Data provided:
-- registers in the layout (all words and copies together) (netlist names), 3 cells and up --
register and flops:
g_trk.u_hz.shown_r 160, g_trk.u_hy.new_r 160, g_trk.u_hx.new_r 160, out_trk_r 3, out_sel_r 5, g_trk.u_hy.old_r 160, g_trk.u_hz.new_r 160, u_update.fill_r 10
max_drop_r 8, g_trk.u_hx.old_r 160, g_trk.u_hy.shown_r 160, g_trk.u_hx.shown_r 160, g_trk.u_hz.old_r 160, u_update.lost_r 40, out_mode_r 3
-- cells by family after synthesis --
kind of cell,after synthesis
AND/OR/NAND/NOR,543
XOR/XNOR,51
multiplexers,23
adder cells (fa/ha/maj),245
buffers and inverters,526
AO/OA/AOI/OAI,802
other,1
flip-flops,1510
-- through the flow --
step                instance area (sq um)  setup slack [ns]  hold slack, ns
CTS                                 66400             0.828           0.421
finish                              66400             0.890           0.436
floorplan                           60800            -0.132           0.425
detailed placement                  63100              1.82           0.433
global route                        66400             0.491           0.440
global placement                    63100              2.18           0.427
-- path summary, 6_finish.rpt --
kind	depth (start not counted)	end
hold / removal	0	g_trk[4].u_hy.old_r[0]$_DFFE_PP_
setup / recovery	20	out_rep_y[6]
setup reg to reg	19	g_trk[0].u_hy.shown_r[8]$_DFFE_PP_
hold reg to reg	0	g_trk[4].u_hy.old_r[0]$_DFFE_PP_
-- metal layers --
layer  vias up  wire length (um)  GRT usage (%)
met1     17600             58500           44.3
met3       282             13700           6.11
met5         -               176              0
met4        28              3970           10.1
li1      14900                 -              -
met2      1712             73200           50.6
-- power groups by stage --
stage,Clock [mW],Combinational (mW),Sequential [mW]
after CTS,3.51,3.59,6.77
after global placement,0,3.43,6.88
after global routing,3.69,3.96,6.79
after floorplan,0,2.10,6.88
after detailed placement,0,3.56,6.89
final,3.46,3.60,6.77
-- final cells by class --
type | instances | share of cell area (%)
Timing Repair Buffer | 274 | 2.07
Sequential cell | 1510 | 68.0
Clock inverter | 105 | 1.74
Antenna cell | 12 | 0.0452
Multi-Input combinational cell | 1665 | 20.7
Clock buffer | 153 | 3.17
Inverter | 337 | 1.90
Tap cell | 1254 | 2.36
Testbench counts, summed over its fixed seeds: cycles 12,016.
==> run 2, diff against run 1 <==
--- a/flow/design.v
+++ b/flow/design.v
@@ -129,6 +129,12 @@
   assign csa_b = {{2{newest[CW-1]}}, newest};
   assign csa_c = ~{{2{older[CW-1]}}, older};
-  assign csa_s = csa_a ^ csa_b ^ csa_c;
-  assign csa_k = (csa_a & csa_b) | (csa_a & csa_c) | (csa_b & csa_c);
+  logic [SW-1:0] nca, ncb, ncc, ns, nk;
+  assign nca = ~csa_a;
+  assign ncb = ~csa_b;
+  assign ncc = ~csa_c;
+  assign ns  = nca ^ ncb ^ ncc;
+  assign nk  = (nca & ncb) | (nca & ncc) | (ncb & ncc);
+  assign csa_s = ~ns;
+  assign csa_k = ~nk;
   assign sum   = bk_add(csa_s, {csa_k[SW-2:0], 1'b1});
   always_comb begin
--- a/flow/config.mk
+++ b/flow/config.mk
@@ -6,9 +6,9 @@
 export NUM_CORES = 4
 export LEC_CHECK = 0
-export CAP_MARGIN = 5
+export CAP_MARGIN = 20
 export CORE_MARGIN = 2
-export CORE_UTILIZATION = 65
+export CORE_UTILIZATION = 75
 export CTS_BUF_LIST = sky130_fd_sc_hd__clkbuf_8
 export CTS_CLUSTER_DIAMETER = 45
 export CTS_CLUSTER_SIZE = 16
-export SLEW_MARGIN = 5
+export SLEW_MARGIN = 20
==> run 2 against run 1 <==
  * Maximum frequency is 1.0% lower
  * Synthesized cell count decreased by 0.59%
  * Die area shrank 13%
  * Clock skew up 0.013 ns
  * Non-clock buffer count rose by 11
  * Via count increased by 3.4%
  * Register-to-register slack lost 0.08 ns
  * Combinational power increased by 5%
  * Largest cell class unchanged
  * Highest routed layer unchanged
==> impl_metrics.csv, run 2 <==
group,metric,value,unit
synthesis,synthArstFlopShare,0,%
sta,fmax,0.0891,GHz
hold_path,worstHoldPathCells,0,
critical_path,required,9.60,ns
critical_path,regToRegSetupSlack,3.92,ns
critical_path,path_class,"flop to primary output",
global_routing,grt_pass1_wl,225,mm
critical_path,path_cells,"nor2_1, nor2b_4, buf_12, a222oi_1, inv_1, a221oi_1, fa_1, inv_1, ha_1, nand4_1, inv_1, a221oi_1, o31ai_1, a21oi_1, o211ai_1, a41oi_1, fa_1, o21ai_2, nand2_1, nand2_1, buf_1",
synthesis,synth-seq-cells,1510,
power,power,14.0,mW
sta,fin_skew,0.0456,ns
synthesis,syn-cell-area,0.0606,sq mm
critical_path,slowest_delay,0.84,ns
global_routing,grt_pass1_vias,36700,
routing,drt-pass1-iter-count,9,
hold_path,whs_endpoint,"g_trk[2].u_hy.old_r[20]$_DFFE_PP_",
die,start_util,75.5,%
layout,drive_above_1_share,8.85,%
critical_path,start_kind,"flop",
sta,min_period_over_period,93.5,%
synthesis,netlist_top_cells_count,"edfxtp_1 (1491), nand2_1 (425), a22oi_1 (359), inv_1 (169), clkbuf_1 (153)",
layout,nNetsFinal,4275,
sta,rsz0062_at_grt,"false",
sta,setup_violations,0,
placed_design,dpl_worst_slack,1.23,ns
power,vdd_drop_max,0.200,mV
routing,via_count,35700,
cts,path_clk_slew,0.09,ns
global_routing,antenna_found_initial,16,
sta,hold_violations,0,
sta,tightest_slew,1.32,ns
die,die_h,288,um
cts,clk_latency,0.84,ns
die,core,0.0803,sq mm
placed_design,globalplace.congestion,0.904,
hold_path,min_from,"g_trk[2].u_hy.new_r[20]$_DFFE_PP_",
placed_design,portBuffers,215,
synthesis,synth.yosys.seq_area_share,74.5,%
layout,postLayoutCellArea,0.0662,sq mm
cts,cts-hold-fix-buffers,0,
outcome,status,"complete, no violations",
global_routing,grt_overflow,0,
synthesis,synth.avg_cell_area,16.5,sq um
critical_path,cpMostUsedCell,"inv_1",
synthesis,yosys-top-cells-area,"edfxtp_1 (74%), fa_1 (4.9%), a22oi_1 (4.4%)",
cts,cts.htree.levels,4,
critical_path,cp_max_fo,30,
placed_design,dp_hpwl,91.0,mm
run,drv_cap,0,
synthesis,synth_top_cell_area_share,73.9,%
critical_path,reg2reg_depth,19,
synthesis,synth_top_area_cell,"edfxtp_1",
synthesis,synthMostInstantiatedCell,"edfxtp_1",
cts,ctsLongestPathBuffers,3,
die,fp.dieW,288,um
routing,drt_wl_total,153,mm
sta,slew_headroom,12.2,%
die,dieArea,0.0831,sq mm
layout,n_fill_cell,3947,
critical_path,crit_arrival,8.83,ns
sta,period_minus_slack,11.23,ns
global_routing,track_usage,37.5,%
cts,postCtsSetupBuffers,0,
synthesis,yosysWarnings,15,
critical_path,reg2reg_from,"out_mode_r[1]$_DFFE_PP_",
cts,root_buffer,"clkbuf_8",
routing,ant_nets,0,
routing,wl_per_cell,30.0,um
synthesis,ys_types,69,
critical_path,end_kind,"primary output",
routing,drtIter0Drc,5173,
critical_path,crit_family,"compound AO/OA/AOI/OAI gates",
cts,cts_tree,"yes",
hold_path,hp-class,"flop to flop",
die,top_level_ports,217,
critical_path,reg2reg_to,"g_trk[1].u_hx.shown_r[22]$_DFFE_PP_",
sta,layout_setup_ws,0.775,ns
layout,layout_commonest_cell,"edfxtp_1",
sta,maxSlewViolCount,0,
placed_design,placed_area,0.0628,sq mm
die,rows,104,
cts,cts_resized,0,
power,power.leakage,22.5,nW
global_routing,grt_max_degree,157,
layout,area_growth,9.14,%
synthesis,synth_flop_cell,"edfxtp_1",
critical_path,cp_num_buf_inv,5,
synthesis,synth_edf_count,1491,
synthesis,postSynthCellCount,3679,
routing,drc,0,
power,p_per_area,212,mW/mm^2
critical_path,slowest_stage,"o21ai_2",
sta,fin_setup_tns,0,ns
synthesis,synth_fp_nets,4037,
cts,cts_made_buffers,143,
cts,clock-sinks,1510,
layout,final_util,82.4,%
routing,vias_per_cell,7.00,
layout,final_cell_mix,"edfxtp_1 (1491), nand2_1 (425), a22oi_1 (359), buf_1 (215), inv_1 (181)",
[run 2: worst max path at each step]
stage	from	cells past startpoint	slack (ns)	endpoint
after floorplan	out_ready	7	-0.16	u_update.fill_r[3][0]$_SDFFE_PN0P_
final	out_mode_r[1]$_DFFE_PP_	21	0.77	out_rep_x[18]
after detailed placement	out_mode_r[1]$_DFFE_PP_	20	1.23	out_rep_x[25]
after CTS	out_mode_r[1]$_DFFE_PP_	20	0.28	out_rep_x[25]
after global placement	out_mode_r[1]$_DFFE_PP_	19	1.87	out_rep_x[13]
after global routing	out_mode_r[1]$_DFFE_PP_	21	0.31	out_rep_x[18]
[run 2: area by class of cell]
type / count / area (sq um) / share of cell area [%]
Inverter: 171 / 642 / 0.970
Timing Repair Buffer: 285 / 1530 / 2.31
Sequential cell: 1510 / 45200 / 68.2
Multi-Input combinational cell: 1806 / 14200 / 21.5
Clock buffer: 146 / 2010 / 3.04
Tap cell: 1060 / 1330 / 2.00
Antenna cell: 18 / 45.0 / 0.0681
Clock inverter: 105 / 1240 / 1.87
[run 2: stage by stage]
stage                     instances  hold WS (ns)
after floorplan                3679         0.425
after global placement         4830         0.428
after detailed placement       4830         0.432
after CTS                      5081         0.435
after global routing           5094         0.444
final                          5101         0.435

What is expected: Using the entries above, output exactly the lines between the line holding "routing,wl_per_cell,30.0,um" and the line holding "sta,fin_setup_tns,0,ns", end lines included, and nothing more.

Exercise answer:
routing,wl_per_cell,30.0,um
synthesis,ys_types,69,
critical_path,end_kind,"primary output",
routing,drtIter0Drc,5173,
critical_path,crit_family,"compound AO/OA/AOI/OAI gates",
cts,cts_tree,"yes",
hold_path,hp-class,"flop to flop",
die,top_level_ports,217,
critical_path,reg2reg_to,"g_trk[1].u_hx.shown_r[22]$_DFFE_PP_",
sta,layout_setup_ws,0.775,ns
layout,layout_commonest_cell,"edfxtp_1",
sta,maxSlewViolCount,0,
placed_design,placed_area,0.0628,sq mm
die,rows,104,
cts,cts_resized,0,
power,power.leakage,22.5,nW
global_routing,grt_max_degree,157,
layout,area_growth,9.14,%
synthesis,synth_flop_cell,"edfxtp_1",
critical_path,cp_num_buf_inv,5,
synthesis,synth_edf_count,1491,
synthesis,postSynthCellCount,3679,
routing,drc,0,
power,p_per_area,212,mW/mm^2
critical_path,slowest_stage,"o21ai_2",
sta,fin_setup_tns,0,ns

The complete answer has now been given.